--- Records supplied ---
· · · ·
===== src/rtl/truth_table_sweeper.sv =====
// Sweeps every N-bit input code into a small combinational block, holds each for SETTLE cycles,
// samples y once per code and compares the measured truth table against a latched expected table.
module truth_table_sweeper #(
  parameter int N      = 3,
  parameter int SETTLE = 1
) (
  input  logic                clk,
  input  logic                rst_n,
  input  logic                start,
  input  logic [(1<<N)-1:0]   expected,
  input  logic                y_in,
  output logic [N-1:0]        data_out,
  output logic                busy,
  output logic                done,
  output logic [(1<<N)-1:0]   table_out,
  output logic                mismatch,
  output logic [N:0]          err_cnt
);

  localparam int T  = 1 << N;
  localparam int CW = (SETTLE > 1) ? $clog2(SETTLE) : 1;
  localparam logic [CW-1:0] SETTLE_M1 = CW'(SETTLE - 1);

  typedef enum logic [1:0] {IDLE, RUN, DONE} state_t;

  state_t          state_q, state_d;
  logic [N-1:0]    code_q,  code_d;
  logic [CW-1:0]   cnt_q,   cnt_d;
  logic [T-1:0]    exp_q,   exp_d;
  logic [T-1:0]    tab_q,   tab_d;
  logic [N:0]      err_q,   err_d;
  logic            mm_q,    mm_d;
  logic            last_code;

  assign last_code = (code_q == {N{1'b1}});

  always_ff @(posedge clk or negedge rst_n) begin
    if (!rst_n) begin
      state_q <= IDLE;
      code_q  <= '0;
      cnt_q   <= '0;
      exp_q   <= '0;
      tab_q   <= '0;
      err_q   <= '0;
      mm_q    <= 1'b0;
    end else begin
      state_q <= state_d;
      code_q  <= code_d;
      cnt_q   <= cnt_d;
      exp_q   <= exp_d;
      tab_q   <= tab_d;
      err_q   <= err_d;
      mm_q    <= mm_d;
    end
  end

  always_comb begin
    state_d = state_q;
    code_d  = code_q;
    cnt_d   = cnt_q;
    exp_d   = exp_q;
    tab_d   = tab_q;
    err_d   = err_q;
    mm_d    = mm_q;
    case (state_q)
      IDLE: begin
        if (start) begin
          state_d = RUN;
          exp_d   = expected;
          tab_d   = '0;
          err_d   = '0;
          mm_d    = 1'b0;
          code_d  = '0;
          cnt_d   = SETTLE_M1;
        end
      end
      RUN: begin
        if (cnt_q != '0) begin
          cnt_d = cnt_q - CW'(1);
        end else begin
          tab_d[code_q] = y_in;
          if (y_in != exp_q[code_q]) err_d = err_q + (N+1)'(1);
          if (last_code) begin
            state_d = DONE;
            code_d  = '0;
            // final compare must include the sample taken on this edge
            mm_d    = (tab_d != exp_q);
          end else begin
            code_d = code_q + N'(1);
            cnt_d  = SETTLE_M1;
          end
        end
      end
      DONE:    state_d = IDLE;
      default: state_d = IDLE;
    endcase
  end

  always_comb begin
    data_out  = code_q;
    busy      = (state_q == RUN);
    done      = (state_q == DONE);
    table_out = tab_q;
    mismatch  = mm_q;
    err_cnt   = err_q;
  end

endmodule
· · · ·
--- What to produce ---
Identify the lines above that contain the word "localparam", then copy them.

--- Output below ---
  localparam int T  = 1 << N;
  localparam int CW = (SETTLE > 1) ? $clog2(SETTLE) : 1;
  localparam logic [CW-1:0] SETTLE_M1 = CW'(SETTLE - 1);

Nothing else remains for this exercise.